Done, new method names are: meta, setmeta! and metakeys (to retrieve metadata keys);

no need for metadict

metadict is still present but no longer exported;

I'd also rather restrict the type of the keys to Symbol (or String?)

I agree we have no strong use cases to use Any for keys, still I think that both Symbol and String may be useful.

For instance, we may suggest users to adopt Symbol keys for quantities supposed to be read/interpreted by other programs, and String keys for quantities to be displayed (e.g. plot labels).

I think it would be more efficient to have only two dicts, one
for the global meta-data and one for column-specific
meta-data.
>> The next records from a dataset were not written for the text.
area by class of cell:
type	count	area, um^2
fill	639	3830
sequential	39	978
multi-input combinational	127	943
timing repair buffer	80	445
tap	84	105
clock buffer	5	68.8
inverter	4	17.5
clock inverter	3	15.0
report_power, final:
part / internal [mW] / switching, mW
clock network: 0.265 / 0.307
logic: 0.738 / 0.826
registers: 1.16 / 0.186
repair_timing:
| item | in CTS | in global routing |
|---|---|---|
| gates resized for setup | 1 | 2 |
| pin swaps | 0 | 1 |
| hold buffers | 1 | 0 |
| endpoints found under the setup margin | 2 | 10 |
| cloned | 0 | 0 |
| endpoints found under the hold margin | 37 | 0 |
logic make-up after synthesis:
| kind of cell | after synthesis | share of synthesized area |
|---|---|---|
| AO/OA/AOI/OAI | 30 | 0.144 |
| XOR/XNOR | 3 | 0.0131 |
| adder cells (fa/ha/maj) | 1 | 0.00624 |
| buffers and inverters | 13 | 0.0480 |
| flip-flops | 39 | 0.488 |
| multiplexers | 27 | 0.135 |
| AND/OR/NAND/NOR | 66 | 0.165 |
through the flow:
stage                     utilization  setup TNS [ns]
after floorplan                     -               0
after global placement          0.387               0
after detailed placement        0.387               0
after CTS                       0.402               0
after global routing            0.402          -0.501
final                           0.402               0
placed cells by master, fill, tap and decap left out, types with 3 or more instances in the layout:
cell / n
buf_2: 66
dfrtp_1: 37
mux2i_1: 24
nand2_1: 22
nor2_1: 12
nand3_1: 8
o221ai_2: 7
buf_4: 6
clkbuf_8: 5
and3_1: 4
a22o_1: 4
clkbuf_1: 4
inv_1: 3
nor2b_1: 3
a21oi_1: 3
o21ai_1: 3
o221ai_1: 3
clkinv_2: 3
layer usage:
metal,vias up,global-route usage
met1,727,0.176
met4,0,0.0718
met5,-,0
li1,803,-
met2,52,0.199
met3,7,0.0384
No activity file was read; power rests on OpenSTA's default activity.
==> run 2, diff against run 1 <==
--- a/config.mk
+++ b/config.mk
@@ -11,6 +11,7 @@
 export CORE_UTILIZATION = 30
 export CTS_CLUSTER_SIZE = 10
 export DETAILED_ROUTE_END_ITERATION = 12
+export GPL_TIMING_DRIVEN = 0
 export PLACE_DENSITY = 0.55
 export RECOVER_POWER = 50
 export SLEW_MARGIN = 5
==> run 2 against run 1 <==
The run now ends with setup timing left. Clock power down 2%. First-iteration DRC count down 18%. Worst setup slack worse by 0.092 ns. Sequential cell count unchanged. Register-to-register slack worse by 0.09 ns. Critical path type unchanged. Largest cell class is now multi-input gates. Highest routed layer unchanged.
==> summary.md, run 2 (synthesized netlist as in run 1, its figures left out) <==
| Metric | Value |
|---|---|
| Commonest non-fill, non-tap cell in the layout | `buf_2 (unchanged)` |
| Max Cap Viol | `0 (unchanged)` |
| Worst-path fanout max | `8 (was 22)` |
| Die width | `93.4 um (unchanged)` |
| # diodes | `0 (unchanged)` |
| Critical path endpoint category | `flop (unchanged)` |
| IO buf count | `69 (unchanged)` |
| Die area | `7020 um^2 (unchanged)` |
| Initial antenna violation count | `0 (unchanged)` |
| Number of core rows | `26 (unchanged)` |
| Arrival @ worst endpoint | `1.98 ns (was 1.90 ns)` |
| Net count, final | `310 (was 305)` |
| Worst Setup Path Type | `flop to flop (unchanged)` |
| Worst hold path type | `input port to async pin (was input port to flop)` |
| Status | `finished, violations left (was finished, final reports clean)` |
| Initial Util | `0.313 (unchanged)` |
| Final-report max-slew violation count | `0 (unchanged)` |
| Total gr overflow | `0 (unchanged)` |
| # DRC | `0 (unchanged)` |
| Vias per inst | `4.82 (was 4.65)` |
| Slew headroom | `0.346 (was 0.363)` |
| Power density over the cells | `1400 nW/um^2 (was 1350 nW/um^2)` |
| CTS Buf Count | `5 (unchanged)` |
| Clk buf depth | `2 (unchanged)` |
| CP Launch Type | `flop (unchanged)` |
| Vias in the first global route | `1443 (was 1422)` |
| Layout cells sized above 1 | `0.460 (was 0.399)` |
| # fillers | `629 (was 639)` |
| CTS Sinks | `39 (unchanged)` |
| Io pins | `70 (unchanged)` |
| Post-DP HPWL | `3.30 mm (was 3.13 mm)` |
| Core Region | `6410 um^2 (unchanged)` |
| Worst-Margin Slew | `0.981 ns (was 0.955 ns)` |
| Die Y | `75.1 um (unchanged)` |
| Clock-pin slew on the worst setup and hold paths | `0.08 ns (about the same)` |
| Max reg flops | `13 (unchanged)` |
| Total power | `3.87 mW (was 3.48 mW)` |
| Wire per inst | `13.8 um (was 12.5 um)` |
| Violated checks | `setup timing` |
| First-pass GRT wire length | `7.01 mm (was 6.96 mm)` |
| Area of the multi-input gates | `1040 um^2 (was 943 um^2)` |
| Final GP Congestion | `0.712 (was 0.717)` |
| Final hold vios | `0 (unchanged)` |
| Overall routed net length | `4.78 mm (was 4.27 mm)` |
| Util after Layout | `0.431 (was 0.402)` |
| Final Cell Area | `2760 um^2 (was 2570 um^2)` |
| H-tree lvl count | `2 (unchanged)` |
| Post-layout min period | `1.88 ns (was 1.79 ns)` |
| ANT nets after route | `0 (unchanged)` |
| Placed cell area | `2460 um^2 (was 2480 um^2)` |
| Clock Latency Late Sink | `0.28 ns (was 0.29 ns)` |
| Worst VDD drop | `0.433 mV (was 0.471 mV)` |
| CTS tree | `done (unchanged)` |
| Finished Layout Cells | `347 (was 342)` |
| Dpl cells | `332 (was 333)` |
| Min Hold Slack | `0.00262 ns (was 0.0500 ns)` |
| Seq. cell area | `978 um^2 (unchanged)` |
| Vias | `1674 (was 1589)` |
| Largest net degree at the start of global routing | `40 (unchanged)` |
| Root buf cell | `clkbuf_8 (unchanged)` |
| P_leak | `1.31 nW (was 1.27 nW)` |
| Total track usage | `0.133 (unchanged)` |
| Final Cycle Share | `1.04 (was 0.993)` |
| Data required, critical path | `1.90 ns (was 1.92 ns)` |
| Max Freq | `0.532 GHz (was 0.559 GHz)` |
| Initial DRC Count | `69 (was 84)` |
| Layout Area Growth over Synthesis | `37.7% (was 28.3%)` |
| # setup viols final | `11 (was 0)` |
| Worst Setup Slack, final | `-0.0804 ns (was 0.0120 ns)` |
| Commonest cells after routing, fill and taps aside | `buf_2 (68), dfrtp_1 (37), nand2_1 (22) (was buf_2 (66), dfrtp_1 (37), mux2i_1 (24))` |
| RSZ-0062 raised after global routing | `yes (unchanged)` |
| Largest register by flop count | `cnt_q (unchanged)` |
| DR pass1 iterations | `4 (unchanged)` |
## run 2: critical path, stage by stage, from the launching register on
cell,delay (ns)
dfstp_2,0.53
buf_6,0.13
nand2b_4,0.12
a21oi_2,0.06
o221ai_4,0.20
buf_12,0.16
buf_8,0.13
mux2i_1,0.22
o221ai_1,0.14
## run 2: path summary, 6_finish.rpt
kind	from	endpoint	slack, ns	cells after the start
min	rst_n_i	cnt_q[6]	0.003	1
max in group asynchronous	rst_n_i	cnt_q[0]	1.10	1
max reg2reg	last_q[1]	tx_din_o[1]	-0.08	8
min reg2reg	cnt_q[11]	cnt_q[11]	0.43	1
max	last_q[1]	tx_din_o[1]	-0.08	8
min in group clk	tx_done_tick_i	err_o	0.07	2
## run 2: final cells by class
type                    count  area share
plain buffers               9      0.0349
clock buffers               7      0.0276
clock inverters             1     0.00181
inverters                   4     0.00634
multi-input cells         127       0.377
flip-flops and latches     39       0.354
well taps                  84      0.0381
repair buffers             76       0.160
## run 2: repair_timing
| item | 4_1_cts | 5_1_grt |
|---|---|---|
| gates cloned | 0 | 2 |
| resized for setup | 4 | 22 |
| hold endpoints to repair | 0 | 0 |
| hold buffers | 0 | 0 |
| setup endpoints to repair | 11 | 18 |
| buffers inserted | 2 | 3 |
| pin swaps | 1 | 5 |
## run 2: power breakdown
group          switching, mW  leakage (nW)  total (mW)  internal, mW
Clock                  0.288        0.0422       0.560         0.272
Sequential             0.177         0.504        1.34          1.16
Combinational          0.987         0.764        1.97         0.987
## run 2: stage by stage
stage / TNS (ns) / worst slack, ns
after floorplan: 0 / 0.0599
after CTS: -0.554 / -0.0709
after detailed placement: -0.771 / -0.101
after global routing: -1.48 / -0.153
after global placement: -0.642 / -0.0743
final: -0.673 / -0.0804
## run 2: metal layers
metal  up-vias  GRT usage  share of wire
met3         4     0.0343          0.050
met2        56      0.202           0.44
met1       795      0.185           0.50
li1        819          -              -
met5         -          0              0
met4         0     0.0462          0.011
The second one would store vectors of values in the
same order as columns.

I'm not sure I understood. Are you proposing:

meta::Dict{Symbol, Any} # global
colmeta::Dict{Symbol, Vector{Any}} # column specific

?

This approach is not flexible enough since you would not have column specific keys (i.e. :col1, :unit). Rather I would prefer:

meta::Dict{Symbol, Any} # global
colmeta::Dict{Symbol, Dict{Symbol,Any}} # column specific

but also this approach is not convenient since colmeta should be updated each time the colindex is updated. Hence, I think it is better to modify the Index type (as I did).

Or maybe I'm missing something?

You'll have to adapt all setindex! and getindex methods

Sorry, I don't understand why. Data and metadata live in two separate objects, and setindex! and getindex only operate on data.

Moreover, when a column is added/deleted the corresponding Dict is added/deleted accordingly.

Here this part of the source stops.